Participants with different levels of playing experience expressed different preferences for varying railing distances and heights. As well, participant differences in height, arm length, hand size, and other ignored noise parameters resulted in differences in preferences. This feedback highlights the importance of incorporating adjustable features into the device to address the needs of different users.

Many participants – particularly the advanced participants – suggested adding a rotational aspect to the armrests. This feature would increase the range of motion in the arms and improve comfort levels. Advanced participants, who required more dynamic arm positioning indicated that the lack of rotational freedom made several movements difficult.

The testing process revealed several limitations that may have impacted the results. The small sample size, consisting of only six participants, limits the generality of the findings. With more time, and more participants, data would provide a more holistic understanding of the device’s performance.

Additionally, despite efforts to standardize factors such as arm length, seated height, and hand size, physiological differences among participants introduced variability in the results.
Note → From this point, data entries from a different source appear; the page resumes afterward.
===== config.mk =====
export PLATFORM = sky130hd
export DESIGN_NAME = msa_queue
export DESIGN_NICKNAME = d
export VERILOG_FILES = /design/src/rtl/multi_source_slot_allocator_defines.svh /design/src/rtl/msa_pkg.sv /design/src/rtl/msa_queue.sv
export SDC_FILE = /design/constraint.sdc
export NUM_CORES = 1
export LEC_CHECK = 0
export BUFFER_PORTS_ARGS = -buffer_cell sky130_fd_sc_hd__buf_2
export CAP_MARGIN = 10
export CORE_UTILIZATION = 30
export CTS_BUF_LIST = sky130_fd_sc_hd__clkbuf_4 sky130_fd_sc_hd__clkbuf_8 sky130_fd_sc_hd__clkbuf_16
export CTS_CLUSTER_SIZE = 30
export DETAILED_ROUTE_END_ITERATION = 10
export SLEW_MARGIN = 15
export SYNTH_ARGS = -nofsm -noshare
export SYNTH_HDL_FRONTEND = slang
export SYNTH_SLANG_ARGS = --single-unit

===== constraint.sdc =====
create_clock -name i_clk -period 3.5 [get_ports i_clk]
set_input_delay 0.175 -clock i_clk [delete_from_list [all_inputs] [get_ports i_clk]]
set_output_delay 0.175 -clock i_clk [all_outputs]
set_load 0.005 [all_outputs]

===== src/rtl/multi_source_slot_allocator_defines.svh =====
// assertion helpers for the rtl, included by msa_back
`ifndef MULTI_SOURCE_SLOT_ALLOCATOR_DEFINES_SVH
`define MULTI_SOURCE_SLOT_ALLOCATOR_DEFINES_SVH

// same-cycle implication
`define MSA_ASSERT_IMP(lbl, ante, cons) \
    lbl: assert property (@(posedge i_clk) disable iff (!i_rst_n) (ante) |-> (cons)) \
        else $error("slot allocator check failed");

// next-cycle implication
`define MSA_ASSERT_NEXT(lbl, ante, cons) \
    lbl: assert property (@(posedge i_clk) disable iff (!i_rst_n) (ante) |=> (cons)) \
        else $error("slot allocator check failed");

`endif


===== src/rtl/msa_pkg.sv =====
package msa_pkg;

    localparam int KIND_W      = 3;
    localparam int SLOT_W      = 12;
    localparam int SEL_W       = 2;
    localparam int STATUS_W    = 3;
    localparam int TOTAL_OUT_W = 13;
    localparam int CFG_W       = 11;
    localparam int CFG_IDX_W   = 3;
    localparam int CFG_SOURCES = 4;
    localparam int SRC_MAX_W   = 4;
    localparam int GSLOT_MAX_W = 20;

    localparam logic [KIND_W-1:0] KIND_ALLOC       = 3'd0;
    localparam logic [KIND_W-1:0] KIND_FREE        = 3'd1;
    localparam logic [KIND_W-1:0] KIND_IO_START    = 3'd2;
    localparam logic [KIND_W-1:0] KIND_IO_DONE     = 3'd3;
    localparam logic [KIND_W-1:0] KIND_BEGIN_DRAIN = 3'd4;
    localparam logic [KIND_W-1:0] KIND_ABORT_DRAIN = 3'd5;

    localparam logic [STATUS_W-1:0] STAT_OK       = 3'd0;
    localparam logic [STATUS_W-1:0] STAT_NOT_AVAIL = 3'd1;
    localparam logic [STATUS_W-1:0] STAT_INVALID  = 3'd2;
    localparam logic [STATUS_W-1:0] STAT_NO_SPACE = 3'd3;
    localparam logic [STATUS_W-1:0] STAT_BUSY     = 3'd4;

    localparam logic [CFG_IDX_W-1:0] CFG_IDX_ENABLE   = 3'd0;
    localparam logic [CFG_IDX_W-1:0] CFG_IDX_SRC_FIRST = 3'd1;
    localparam logic [CFG_IDX_W-1:0] CFG_IDX_SRC_LAST  = 3'd4;

    typedef enum logic [2:0] {
        OP_RESULT,
        OP_ALLOC,
        OP_FREE,
        OP_IO_START,
        OP_IO_DONE,
        OP_DRAIN,
        OP_UNDRAIN
    } t_op;

    typedef enum logic [3:0] {
        S_IDLE,
        S_SEL,
        S_RDW,
        S_CHK,
        S_RD,
        S_EXEC,
        S_FIN,
        S_CLR,
        S_CLRD,
        S_CLWR
    } t_state;

    typedef struct packed {
        t_op                    op;
        logic [STATUS_W-1:0]    status;
        logic [SRC_MAX_W-1:0]   src;
        logic [GSLOT_MAX_W-1:0] gslot;
    } t_cmd;

endpackage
Differences in playing style, posture and physical build may have influenced comfort and usability results.

Finally, while fatigue in the shoulders was simulated using lateral raises, this does not fully reflect the physical strain experienced in the upper body felt by individuals with bilateral cerebral palsy. As a result, these findings may not reflect how a real-world user may react to the device. Overall, these limitations in testing emphasize the importance of selecting the right participants, and the need for resources to conduct effective evaluations. Addressing these testing limitations would require more specialized equipment, training, and access to different participants.